UN opens two new Indian Ocean search and rescue centres

IMO Secretary-General Efthimios E. Mitropoulos
The United Nations International Maritime Organization (IMO) has opened two new search and rescue sub-centres in Tanzania and the Seychelles to conduct life-saving missions off the east coast of Africa.

The United Nations International Maritime Organization (IMO) has opened two new search and rescue sub-centres in Tanzania and the Seychelles to conduct life-saving missions off the east coast of Africa.

The inauguration last week of the two sub-centres, located on the Indian Ocean in Dar es Salaam, Tanzania, and Victoria, the Seychelles, marked a key step in a plan to provide effective and comprehensive emergency coverage off the coast of Africa.

At an IMO conference in 2000, African governments adopted a resolution inviting the countries bordering the Atlantic and Indian Oceans, from Morocco to Somalia, as well as the nearby Atlantic and Indian Ocean Island States, to establish five regional search and rescue centres and 26 sub-centres to provide services covering the entire coastline areas.

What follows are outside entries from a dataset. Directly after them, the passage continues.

run 1:
==> flow/design.v <==
`timescale 1ns / 1ps
module cordic_sin_cos
(
    input clk,
    input reset_n,
    input i_call,
    input [31:0] i_data,
    output o_done,
    output [31:0] o_cos,
    output [31:0] o_sin
);
cordic_sin_cos_core u_sin_cos (
    .clk     ( clk ),
    .reset_n ( reset_n ),
    .i_call  ( i_call ),
    .i_data  ( i_data ),
    .o_done  ( o_done ),
    .o_cos   ( o_cos ),
    .o_sin   ( o_sin )
);
endmodule
module cordic_sin_cos_core(
    clk,
    reset_n,
    i_call,
    i_data,
    o_done,
    o_cos,
    o_sin
);
     input clk;
     input reset_n;
	 input i_call; 
	 input signed [31:0] i_data;
	 output o_done;
	 output signed [31:0] o_cos;
	 output signed [31:0] o_sin;	 
	 function [31:0] atan;
	    input [3:0] idx;
	    case( idx )
	       4'd0: atan = 32'd2949120;  4'd1: atan = 32'd1740992;  4'd2: atan = 32'd919872;  4'd3: atan = 32'd466944;
	       4'd4: atan = 32'd234368;   4'd5: atan = 32'd117312;   4'd6: atan = 32'd58688;   4'd7: atan = 32'd29312;
	       4'd8: atan = 32'd14656;    4'd9: atan = 32'd7360;     4'd10: atan = 32'd3648;   4'd11: atan = 32'd1856;
	       4'd12: atan = 32'd896;     4'd13: atan = 32'd448;     4'd14: atan = 32'd256;    default: atan = 32'd128;
	    endcase
	 endfunction
	 reg signed [31:0]x,y,tx,ty,deg,rcos,rsin;
	 reg [7:0]i,seg;
	 reg isdone,isnegcos,isnegsin,isswap;
	 always @ ( posedge clk or negedge reset_n )
	 if( !reset_n )
	 begin
	    { x,y,deg,rcos,rsin } <= { 32'd0,32'd0,32'd0,32'd0,32'd0};
		i <= 8'd0;
		{ isdone,isnegcos,isnegsin,isswap } <= { 1'b0,1'b0,1'b0,1'b0 };
	 end
	 else if( i_call )
	 case( i )       
  	    0:
		begin
		   seg = i_data / 90;
		   if( seg == 0 ) 
		   begin 
		   	  deg <= i_data; 
		   	  isnegcos <= 0; 
		   	  isnegsin <= 0; 
		   	  isswap <= 0; 
		   end
		   else if( seg == 1 ) 
		   begin 
		   	  deg <= i_data - 90; 
		   	  isnegcos <= 1; 
		   	  isnegsin <= 0; 
		   	  isswap <= 1; 
		   end
		   else if( seg == 2 ) 
		   begin 
		   	  deg <= i_data - 180; 
		   	  isnegcos <= 1; 
		   	  isnegsin <= 1; 
		   	  isswap <= 0; 
		   end
		   else if( seg == 3 ) 
		   begin 
		   	  deg <= i_data - 270; 
		   	  isnegcos <= 0; 
		   	  isnegsin <= 1; 
		   	  isswap <= 1;  
		   end 
		   i <= i + 1'b1;
	    end		 
		1:
		begin 
		   x <= 32'd39797; 
		   y <= 32'd0; 
		   deg <= deg << 16; 
		   i <= i + 1'b1; 
		end					 
		2,3,4,5,6,7,8,9,10,11,12,13,14,15,16,17:
		if( deg > 0 )
		begin
		   ty = y >>> i-2;
		   tx = x >>> i-2;
		   x <= x - ty;
		   y <= y + tx;
		   deg <= deg - atan(i-2);
		   i <= i + 1'b1;
		end
		else
		begin
		   ty = y >>> i-2;
		   tx = x >>> i-2;
		   x <= x + ty ;
		   y <= y - tx ;
		   deg <= deg + atan(i-2);
		   i <= i + 1'b1;
		end
		18:
		begin 
		   {rcos,rsin} <= isswap ? { y,x } : { x,y }; 
		   i <= i + 1'b1; 
		end			
		19:
		begin 
		   isdone <= 1'b1; 
		   i <= i + 1'b1; 
		end		
		20:
		begin 
		   isdone <= 1'b0; 
		   i <= 8'd0; 
		end		   
	 endcase
	 assign o_done = isdone;
	 assign o_cos = isnegcos ? -(rcos) : rcos;
	 assign o_sin = isnegsin ? -(rsin) : rsin;
endmodule
Settings: LEC_CHECK=0, ABC_AREA=1, CAP_MARGIN=20, CELL_PAD_IN_SITES_DETAIL_PLACEMENT=0, CORE_MARGIN=2, CORE_UTILIZATION=70, CTS_CLUSTER_SIZE=88, GPL_TIMING_DRIVEN=1, HOLD_SLACK_MARGIN=0.03, MAX_ROUTING_LAYER=met4, PLACE_DENSITY_LB_ADDON=0.11, SETUP_SLACK_MARGIN=-1.21, SLEW_MARGIN=20; clock period 20.1 ns.
run.sh (not shown) runs the stock make flow with config.mk's settings and CLKGATE_MAP_FILE=.
Run 1: all stages done; final checks FAILED (setup timing).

“There is no doubt that, despite the continual advances made in ship technology and in the development of the human element at sea, seafaring remains a challenging and sometimes dangerous occupation,” said Efthimios Mitropoulos, Secretary-General of the International Maritime Organization (IMO).

“Accidents can, and do, occasionally happen and when they do, the sea can suddenly become a very lonely, isolated and, at times, deadly workplace,” added Mr. Mitropoulos, underscoring the importance of an effective maritime rescue system for the nautical community and, in particular, for IMO, as the UN agency responsible for safety at sea.

The Tanzanian and Seychelles sub-centres, commissioned by the IMO and the respective countries’ transport ministries, will operate in conjunction with the existing regional Maritime Rescue Coordination Centre (MRCC) in Mombasa, Kenya, which became the first African regional MRCC to be commissioned in May 2006.

It was followed by an MRCC in Cape Town, South Africa in January 2007 and another in Lagos, Nigeria, in May 2008. The fourth MRCC, in Monrovia, Liberia, is slated to open next month.